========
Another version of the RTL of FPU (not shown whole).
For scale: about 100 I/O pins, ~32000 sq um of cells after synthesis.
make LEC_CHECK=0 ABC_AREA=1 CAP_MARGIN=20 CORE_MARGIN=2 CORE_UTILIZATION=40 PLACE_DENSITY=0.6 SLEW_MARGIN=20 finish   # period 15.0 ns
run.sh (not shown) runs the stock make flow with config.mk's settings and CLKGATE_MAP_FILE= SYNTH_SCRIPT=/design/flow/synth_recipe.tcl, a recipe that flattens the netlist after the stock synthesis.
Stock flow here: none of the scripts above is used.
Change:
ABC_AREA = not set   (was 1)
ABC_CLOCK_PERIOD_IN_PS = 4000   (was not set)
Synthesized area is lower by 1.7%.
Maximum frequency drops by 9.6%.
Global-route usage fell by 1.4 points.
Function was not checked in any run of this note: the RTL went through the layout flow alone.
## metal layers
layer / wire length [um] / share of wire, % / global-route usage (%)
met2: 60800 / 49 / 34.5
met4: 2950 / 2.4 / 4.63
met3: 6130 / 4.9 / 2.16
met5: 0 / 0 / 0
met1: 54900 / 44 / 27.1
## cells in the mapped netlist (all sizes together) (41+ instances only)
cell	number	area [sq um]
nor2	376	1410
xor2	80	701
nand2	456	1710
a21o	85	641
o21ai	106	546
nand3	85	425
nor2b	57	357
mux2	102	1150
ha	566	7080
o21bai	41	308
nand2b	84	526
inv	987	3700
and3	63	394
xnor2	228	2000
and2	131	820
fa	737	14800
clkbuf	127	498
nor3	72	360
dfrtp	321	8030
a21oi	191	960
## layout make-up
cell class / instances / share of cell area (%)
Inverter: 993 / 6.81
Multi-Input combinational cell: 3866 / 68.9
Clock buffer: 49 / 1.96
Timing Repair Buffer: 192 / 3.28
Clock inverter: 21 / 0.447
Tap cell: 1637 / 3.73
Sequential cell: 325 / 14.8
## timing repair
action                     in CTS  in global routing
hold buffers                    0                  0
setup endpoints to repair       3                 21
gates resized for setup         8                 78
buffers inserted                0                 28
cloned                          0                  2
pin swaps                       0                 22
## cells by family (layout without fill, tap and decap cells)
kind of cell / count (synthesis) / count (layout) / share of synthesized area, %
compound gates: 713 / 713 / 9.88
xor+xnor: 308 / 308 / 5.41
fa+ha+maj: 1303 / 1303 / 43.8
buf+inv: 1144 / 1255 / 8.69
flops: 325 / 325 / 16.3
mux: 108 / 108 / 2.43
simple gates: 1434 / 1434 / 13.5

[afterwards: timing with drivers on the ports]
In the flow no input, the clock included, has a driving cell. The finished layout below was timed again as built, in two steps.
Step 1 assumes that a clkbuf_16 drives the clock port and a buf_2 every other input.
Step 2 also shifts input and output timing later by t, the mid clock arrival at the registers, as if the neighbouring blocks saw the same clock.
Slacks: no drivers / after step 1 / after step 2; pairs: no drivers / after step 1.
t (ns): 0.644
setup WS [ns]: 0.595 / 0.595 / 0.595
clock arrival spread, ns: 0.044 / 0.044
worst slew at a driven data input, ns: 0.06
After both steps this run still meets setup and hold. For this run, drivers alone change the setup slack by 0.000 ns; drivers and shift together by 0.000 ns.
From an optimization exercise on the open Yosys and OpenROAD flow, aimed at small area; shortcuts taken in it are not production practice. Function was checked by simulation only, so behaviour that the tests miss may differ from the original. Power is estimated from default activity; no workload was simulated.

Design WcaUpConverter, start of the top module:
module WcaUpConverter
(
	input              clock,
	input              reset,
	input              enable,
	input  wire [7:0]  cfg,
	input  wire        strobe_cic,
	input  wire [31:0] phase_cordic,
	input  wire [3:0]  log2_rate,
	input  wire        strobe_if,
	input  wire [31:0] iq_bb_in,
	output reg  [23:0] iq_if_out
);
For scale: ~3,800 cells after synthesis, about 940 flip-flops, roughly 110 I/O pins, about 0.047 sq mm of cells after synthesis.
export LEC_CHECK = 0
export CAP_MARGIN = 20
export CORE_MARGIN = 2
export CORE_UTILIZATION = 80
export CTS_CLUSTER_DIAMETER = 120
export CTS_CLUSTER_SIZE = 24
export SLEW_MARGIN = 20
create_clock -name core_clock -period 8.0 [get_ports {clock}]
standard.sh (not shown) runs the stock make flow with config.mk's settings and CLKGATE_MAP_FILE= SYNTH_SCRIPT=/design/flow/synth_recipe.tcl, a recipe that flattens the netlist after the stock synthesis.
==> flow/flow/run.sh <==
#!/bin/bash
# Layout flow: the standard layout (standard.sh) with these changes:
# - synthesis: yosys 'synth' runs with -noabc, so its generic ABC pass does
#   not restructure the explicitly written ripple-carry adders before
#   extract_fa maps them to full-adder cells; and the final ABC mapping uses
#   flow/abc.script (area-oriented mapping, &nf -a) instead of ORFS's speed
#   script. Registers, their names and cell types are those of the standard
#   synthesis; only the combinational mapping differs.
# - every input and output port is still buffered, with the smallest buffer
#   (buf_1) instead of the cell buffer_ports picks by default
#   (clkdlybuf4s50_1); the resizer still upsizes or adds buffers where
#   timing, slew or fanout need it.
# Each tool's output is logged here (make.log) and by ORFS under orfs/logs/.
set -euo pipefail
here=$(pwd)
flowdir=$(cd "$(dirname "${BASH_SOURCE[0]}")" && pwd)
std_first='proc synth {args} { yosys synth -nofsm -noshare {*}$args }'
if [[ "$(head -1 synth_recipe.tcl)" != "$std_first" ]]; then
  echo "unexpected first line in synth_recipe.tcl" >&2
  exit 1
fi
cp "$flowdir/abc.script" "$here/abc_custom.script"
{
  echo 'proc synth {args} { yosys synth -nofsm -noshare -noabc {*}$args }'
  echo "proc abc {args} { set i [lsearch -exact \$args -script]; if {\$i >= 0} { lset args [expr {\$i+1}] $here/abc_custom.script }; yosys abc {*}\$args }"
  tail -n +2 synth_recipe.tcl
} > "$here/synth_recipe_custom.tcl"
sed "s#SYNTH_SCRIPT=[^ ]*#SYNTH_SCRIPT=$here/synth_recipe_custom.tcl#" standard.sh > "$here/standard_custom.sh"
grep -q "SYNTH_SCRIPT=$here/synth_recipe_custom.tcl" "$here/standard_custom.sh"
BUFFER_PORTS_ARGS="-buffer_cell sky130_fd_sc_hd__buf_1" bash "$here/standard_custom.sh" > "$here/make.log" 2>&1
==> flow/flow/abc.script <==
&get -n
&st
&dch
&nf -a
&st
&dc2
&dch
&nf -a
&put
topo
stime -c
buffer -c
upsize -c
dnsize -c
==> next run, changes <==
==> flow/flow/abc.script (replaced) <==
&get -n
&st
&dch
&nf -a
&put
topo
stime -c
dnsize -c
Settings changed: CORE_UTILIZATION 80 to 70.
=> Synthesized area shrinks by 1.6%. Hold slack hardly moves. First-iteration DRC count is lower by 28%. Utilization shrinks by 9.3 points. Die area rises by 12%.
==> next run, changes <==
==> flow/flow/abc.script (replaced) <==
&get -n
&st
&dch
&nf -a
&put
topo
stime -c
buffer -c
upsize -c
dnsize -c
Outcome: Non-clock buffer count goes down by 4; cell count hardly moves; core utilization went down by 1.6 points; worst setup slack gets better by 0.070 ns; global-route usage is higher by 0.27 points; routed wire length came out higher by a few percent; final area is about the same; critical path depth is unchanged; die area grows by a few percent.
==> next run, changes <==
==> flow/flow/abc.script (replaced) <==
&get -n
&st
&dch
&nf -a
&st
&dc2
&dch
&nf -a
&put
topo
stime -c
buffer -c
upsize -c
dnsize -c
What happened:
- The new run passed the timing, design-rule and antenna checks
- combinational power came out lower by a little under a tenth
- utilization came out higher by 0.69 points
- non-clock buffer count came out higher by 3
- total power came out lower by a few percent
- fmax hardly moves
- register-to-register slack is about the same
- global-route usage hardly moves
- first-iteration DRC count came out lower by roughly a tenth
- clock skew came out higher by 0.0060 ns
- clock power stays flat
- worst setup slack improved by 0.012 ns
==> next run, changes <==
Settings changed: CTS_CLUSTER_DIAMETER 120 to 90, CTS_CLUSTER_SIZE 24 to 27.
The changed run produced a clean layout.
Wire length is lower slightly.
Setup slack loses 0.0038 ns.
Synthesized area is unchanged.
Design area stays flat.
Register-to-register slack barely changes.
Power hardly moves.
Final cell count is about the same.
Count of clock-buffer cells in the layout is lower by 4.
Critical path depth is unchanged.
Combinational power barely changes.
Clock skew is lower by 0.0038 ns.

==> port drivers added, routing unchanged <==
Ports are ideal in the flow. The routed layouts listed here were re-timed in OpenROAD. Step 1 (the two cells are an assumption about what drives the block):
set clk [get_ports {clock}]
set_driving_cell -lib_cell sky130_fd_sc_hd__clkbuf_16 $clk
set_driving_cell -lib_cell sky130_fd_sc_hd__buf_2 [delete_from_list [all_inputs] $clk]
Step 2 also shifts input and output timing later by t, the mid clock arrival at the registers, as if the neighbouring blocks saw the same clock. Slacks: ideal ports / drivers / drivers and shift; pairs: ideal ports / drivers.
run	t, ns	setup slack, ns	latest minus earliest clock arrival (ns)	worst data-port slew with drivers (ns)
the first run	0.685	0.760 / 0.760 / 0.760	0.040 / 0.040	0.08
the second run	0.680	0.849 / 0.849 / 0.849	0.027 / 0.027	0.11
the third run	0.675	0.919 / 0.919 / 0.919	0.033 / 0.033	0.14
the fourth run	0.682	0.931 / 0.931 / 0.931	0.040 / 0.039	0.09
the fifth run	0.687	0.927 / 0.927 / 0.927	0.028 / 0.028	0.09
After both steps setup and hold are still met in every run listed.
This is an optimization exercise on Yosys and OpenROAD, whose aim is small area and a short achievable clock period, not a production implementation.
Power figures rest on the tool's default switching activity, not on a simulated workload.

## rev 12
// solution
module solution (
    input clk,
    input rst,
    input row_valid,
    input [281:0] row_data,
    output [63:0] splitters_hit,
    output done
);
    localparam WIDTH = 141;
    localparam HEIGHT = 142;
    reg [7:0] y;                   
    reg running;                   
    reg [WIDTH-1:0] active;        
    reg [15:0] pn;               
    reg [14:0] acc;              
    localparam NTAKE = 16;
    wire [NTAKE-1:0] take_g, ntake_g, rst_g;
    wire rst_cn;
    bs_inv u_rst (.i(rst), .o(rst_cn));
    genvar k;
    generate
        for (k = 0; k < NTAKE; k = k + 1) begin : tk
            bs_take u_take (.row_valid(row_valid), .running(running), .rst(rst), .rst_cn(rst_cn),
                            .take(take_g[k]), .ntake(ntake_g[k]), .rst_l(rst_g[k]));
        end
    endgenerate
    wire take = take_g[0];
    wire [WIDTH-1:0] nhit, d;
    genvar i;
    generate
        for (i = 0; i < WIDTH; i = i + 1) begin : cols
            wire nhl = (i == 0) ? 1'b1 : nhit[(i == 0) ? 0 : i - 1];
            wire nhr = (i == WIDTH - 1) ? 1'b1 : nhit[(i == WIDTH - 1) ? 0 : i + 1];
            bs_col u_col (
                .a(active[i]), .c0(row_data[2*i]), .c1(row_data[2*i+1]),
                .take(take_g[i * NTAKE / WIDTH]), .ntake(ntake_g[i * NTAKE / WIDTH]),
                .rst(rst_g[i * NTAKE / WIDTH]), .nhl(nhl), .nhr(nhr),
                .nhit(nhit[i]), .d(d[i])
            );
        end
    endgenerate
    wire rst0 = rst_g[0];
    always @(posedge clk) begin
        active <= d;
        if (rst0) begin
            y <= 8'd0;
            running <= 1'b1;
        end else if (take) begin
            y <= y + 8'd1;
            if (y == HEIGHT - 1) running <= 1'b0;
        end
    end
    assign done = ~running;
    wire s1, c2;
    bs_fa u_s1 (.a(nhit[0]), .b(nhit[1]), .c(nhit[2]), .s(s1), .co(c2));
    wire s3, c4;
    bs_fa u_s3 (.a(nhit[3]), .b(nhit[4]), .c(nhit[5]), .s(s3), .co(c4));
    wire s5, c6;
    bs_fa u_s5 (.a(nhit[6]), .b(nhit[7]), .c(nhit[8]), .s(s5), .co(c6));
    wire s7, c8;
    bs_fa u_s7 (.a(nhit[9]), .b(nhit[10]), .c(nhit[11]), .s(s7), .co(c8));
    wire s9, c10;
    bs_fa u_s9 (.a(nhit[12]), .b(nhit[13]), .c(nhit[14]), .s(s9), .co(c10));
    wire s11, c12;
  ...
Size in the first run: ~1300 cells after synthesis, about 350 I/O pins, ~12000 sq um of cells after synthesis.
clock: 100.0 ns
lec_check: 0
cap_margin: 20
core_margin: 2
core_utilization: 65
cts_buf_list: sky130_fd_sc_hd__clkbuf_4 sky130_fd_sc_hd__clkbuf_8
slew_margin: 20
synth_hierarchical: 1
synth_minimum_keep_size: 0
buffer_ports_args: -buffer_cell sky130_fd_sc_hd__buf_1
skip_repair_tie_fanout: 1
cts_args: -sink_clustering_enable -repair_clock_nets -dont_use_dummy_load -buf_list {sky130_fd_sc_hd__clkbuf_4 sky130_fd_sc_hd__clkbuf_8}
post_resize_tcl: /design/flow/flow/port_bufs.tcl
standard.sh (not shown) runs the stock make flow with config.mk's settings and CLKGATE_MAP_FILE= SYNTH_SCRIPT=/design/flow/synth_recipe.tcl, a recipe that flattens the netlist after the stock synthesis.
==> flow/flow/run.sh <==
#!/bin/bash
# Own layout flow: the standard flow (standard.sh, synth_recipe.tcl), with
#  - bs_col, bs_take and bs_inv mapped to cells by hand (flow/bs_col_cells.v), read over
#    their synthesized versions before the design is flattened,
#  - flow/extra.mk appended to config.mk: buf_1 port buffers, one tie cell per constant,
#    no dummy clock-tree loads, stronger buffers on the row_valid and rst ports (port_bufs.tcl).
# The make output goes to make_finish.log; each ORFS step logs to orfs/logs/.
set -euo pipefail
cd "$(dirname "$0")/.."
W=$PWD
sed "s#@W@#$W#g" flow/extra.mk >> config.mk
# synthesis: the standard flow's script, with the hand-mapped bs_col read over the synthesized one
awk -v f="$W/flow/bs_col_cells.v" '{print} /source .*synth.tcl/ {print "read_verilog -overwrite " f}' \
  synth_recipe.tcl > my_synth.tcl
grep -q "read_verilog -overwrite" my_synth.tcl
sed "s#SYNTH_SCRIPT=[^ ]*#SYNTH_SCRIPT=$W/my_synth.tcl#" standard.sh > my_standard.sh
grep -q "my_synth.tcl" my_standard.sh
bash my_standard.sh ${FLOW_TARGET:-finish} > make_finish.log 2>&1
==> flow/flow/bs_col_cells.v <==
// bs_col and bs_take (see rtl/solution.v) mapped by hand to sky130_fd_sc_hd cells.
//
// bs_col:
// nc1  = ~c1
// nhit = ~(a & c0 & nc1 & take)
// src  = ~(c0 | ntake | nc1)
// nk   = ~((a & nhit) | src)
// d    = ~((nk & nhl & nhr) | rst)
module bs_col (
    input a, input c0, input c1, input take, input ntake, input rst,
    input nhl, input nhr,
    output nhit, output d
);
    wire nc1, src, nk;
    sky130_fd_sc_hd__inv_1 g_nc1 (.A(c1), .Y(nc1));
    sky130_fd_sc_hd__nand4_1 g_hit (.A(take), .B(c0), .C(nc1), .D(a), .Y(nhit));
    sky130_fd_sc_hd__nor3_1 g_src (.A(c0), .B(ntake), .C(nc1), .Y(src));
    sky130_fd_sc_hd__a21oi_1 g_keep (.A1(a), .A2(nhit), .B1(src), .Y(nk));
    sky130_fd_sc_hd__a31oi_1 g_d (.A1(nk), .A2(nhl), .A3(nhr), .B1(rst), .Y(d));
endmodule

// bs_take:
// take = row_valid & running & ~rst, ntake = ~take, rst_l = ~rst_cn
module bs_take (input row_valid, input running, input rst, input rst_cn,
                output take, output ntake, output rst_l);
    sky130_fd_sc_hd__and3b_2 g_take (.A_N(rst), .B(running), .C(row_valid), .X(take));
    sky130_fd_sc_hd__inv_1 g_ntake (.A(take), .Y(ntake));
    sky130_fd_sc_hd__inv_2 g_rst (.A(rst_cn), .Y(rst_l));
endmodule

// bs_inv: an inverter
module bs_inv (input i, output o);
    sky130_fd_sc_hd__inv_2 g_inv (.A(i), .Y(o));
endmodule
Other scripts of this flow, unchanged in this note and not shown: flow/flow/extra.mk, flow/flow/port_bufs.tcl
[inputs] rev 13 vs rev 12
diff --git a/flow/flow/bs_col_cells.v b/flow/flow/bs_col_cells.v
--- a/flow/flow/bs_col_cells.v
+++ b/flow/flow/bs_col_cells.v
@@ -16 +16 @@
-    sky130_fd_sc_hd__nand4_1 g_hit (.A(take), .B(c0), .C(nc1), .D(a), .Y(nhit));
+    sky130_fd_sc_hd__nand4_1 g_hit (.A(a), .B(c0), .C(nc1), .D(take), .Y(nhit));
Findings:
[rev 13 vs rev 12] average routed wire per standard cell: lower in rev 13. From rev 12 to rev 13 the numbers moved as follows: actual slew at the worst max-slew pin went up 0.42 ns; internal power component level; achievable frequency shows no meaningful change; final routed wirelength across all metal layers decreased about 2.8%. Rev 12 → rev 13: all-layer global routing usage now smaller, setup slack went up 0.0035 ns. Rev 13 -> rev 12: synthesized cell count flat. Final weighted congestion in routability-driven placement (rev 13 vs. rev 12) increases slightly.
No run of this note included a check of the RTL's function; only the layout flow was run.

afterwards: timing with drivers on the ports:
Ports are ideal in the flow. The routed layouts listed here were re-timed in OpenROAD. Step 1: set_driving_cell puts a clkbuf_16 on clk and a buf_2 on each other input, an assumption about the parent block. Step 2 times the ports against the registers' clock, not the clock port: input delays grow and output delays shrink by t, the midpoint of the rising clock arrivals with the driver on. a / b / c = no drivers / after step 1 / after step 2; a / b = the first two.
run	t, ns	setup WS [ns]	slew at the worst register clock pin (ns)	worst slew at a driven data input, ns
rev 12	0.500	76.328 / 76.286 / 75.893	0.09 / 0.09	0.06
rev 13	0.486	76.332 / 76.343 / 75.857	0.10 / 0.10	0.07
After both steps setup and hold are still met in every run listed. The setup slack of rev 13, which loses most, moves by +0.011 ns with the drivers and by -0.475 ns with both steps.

Work order - Only one stretch of the data above is needed. Restate it word for word, from the line containing "simple gates: 1434 / 1434 / 13.5" through the line containing "setup WS [ns]: 0.595 / 0.595 / 0.595", both ends included.

Answer to the exercise -
simple gates: 1434 / 1434 / 13.5

[afterwards: timing with drivers on the ports]
In the flow no input, the clock included, has a driving cell. The finished layout below was timed again as built, in two steps.
Step 1 assumes that a clkbuf_16 drives the clock port and a buf_2 every other input.
Step 2 also shifts input and output timing later by t, the mid clock arrival at the registers, as if the neighbouring blocks saw the same clock.
Slacks: no drivers / after step 1 / after step 2; pairs: no drivers / after step 1.
t (ns): 0.644
setup WS [ns]: 0.595 / 0.595 / 0.595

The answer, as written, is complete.